[Stored data]
**********

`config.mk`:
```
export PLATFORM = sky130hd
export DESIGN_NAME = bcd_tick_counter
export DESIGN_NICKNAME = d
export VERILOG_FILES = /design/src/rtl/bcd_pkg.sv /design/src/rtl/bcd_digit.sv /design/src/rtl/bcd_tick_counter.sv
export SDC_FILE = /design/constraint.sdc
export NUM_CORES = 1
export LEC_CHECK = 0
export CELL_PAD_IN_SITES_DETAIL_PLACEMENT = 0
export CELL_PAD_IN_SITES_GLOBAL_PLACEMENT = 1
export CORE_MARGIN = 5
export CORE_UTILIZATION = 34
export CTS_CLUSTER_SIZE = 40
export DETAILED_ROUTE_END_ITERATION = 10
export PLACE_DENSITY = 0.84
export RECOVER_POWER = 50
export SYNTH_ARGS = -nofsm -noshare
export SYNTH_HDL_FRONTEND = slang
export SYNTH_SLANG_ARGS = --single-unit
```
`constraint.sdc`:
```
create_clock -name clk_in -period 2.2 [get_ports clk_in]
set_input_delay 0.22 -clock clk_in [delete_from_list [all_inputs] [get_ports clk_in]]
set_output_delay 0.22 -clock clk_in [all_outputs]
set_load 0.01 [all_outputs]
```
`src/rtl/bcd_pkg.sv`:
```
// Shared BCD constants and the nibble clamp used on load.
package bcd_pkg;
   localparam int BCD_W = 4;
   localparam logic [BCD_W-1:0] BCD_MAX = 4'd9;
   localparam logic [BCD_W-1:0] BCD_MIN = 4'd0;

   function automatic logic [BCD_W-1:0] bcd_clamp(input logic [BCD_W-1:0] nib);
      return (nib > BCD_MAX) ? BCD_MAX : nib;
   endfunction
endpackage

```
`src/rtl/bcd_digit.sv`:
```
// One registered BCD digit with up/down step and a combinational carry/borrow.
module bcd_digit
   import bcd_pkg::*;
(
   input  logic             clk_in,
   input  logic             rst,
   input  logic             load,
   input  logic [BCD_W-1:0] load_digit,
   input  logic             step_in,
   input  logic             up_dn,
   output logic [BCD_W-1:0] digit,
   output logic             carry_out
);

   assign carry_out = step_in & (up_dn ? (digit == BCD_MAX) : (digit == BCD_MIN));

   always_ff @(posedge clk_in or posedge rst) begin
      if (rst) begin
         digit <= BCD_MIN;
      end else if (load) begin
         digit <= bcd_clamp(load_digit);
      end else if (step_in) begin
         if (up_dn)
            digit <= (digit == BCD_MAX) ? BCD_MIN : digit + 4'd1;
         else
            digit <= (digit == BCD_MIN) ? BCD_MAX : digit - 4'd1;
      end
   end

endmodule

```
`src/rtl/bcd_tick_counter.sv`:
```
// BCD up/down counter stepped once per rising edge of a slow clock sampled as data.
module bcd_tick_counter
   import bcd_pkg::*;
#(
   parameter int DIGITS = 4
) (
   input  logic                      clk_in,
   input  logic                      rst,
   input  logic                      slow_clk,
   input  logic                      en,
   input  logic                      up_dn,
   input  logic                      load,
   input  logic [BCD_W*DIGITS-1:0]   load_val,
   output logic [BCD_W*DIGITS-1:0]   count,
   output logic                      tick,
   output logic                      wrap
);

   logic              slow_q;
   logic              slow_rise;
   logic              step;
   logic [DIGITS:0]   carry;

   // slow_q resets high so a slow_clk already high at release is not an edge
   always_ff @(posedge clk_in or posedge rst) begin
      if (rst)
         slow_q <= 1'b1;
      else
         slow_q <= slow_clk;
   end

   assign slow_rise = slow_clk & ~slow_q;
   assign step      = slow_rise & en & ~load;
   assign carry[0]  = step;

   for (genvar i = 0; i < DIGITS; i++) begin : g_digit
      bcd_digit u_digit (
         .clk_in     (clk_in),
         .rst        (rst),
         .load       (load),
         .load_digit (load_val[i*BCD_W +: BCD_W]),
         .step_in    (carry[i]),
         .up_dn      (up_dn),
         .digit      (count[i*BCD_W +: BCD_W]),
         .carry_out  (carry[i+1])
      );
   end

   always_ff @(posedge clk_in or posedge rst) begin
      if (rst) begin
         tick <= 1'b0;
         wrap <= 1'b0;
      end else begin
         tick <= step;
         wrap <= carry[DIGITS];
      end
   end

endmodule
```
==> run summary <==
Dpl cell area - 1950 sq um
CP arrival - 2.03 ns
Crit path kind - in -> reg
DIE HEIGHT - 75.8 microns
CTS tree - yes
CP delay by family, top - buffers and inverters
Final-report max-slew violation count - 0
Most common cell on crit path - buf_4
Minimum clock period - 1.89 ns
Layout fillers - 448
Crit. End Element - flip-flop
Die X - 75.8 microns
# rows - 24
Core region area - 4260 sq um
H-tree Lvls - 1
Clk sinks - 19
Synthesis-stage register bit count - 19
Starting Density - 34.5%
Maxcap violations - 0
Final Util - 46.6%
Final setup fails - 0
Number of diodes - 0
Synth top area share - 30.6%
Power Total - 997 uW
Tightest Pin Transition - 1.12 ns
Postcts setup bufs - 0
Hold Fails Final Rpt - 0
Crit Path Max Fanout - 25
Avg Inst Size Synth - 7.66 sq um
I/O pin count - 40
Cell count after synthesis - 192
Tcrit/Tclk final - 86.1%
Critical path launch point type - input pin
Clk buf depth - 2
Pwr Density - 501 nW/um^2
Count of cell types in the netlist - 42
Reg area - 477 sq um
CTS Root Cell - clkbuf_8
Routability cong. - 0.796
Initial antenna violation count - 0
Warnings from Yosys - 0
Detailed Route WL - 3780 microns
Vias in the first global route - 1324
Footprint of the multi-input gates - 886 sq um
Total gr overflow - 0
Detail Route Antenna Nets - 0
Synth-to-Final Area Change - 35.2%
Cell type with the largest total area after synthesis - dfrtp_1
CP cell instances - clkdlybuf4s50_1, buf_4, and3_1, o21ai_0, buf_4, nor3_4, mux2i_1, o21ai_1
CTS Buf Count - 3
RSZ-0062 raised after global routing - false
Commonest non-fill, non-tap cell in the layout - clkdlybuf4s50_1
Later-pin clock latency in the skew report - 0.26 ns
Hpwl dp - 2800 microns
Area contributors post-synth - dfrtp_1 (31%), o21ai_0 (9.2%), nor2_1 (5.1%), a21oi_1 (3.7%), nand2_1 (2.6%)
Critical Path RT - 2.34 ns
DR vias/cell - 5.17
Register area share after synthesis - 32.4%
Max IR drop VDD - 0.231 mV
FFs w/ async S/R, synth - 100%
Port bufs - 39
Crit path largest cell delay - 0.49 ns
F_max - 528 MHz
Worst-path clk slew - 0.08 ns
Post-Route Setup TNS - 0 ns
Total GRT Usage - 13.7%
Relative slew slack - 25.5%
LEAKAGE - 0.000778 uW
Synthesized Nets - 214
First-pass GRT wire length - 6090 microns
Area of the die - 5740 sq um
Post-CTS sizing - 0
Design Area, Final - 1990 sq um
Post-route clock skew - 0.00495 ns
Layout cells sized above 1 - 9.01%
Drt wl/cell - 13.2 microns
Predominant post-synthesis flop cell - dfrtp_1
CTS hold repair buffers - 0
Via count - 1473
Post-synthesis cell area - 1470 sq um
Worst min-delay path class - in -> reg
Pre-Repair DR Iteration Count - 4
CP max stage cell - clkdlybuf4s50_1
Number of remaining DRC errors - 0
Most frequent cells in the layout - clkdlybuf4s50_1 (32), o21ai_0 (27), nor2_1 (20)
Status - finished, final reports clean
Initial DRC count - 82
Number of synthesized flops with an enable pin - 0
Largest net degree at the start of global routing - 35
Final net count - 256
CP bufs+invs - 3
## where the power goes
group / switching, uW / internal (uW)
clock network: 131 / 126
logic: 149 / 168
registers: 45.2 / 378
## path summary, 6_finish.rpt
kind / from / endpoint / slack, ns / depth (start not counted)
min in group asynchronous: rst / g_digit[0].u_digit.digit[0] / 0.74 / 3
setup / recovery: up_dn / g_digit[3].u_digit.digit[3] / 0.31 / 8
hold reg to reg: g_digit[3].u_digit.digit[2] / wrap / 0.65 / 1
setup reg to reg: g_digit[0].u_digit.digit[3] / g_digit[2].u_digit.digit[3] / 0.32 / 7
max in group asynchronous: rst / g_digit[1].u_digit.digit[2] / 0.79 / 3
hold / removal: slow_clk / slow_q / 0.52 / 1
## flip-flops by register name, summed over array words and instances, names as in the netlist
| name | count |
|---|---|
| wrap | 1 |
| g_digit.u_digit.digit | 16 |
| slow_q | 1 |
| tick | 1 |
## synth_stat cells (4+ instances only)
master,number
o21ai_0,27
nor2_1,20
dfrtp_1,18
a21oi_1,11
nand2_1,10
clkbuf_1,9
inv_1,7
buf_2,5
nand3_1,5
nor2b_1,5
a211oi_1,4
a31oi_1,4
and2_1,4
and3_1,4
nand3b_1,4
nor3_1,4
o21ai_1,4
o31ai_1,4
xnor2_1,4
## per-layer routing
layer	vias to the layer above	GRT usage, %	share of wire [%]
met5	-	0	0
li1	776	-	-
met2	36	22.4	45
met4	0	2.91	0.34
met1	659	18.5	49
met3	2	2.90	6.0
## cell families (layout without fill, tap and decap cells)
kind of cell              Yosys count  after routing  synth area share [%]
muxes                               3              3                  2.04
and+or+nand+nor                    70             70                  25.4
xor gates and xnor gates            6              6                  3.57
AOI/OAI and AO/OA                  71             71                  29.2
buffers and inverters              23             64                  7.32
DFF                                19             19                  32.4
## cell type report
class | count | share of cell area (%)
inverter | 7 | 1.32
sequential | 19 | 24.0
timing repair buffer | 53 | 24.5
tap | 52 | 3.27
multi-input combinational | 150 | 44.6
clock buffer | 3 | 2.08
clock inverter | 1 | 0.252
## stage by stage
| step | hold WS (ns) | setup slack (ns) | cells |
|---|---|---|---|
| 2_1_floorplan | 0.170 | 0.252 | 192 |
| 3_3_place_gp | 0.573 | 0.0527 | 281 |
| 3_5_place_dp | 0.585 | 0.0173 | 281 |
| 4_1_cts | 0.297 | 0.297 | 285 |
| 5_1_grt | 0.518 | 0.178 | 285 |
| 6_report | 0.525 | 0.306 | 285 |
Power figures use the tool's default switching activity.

**********

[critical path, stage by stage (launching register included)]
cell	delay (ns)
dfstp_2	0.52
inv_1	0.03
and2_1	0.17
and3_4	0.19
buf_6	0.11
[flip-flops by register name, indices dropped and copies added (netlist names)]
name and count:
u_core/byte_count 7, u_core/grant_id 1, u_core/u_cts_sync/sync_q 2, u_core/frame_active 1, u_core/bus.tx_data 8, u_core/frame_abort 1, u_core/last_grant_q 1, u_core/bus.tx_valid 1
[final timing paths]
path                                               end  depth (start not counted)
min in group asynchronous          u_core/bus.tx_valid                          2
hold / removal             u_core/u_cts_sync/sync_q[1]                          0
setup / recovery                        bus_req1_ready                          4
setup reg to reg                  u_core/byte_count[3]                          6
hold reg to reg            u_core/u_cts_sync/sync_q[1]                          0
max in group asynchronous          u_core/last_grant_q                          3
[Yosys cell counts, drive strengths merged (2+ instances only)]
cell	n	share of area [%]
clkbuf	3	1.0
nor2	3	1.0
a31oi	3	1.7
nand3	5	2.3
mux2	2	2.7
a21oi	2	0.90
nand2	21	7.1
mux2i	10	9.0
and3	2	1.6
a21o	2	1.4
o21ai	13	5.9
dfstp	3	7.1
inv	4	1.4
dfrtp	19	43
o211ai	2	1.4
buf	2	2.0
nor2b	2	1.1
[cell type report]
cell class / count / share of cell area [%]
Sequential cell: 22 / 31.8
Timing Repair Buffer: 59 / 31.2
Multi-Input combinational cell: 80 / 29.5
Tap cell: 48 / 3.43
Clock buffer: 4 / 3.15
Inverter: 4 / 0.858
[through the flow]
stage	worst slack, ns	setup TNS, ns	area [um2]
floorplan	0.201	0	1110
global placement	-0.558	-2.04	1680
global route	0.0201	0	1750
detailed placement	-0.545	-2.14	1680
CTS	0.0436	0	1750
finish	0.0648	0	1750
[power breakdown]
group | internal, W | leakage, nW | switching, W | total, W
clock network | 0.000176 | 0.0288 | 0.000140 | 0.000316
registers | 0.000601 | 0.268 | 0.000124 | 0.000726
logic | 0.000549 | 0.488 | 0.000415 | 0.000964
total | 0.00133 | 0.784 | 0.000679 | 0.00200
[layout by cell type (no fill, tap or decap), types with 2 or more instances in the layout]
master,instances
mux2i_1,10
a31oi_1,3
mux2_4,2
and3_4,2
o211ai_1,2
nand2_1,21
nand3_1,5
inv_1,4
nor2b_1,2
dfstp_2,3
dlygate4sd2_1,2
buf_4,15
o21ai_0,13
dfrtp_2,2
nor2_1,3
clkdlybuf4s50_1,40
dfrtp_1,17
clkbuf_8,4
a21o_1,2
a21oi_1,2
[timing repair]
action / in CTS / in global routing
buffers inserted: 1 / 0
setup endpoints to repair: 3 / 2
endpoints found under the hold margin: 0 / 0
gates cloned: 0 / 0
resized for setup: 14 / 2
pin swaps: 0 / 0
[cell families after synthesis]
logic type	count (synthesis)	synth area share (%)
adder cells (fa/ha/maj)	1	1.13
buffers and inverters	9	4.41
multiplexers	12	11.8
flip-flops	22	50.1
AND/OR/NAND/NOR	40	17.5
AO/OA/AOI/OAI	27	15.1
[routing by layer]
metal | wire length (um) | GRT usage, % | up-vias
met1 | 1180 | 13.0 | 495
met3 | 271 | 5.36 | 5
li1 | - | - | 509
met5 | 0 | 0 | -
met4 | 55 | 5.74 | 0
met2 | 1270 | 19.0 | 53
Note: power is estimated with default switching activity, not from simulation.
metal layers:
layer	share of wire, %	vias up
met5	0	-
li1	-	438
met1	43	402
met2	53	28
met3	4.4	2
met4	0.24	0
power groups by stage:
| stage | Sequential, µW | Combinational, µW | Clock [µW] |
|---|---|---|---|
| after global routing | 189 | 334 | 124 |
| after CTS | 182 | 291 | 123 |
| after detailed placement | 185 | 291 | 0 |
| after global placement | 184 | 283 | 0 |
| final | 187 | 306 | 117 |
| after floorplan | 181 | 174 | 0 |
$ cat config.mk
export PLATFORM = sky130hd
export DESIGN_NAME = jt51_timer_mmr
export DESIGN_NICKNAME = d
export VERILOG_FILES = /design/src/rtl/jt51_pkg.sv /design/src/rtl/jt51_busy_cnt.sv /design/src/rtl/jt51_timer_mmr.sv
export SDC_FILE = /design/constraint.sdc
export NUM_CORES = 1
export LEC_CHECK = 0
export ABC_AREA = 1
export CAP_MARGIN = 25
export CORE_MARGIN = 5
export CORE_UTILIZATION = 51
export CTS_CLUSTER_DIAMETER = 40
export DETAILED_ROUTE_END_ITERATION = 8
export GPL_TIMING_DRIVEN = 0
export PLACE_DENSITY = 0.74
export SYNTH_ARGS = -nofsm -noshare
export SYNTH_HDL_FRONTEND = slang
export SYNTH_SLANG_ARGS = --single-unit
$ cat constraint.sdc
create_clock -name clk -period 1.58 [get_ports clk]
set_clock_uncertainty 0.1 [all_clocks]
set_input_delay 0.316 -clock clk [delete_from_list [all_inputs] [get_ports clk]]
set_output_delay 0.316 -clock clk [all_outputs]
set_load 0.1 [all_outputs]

**********

Required action =
Reproduce, word for word and in full, only the lines above that start at the line with "Multi-Input combinational cell: 80 / 29.5" and run through the line with "registers | 0.000601", both ends included.

Solution for this task =
Multi-Input combinational cell: 80 / 29.5
Tap cell: 48 / 3.43
Clock buffer: 4 / 3.15
Inverter: 4 / 0.858
[through the flow]
stage	worst slack, ns	setup TNS, ns	area [um2]
floorplan	0.201	0	1110
global placement	-0.558	-2.04	1680
global route	0.0201	0	1750
detailed placement	-0.545	-2.14	1680
CTS	0.0436	0	1750
finish	0.0648	0	1750
[power breakdown]
group | internal, W | leakage, nW | switching, W | total, W
clock network | 0.000176 | 0.0288 | 0.000140 | 0.000316
registers | 0.000601 | 0.268 | 0.000124 | 0.000726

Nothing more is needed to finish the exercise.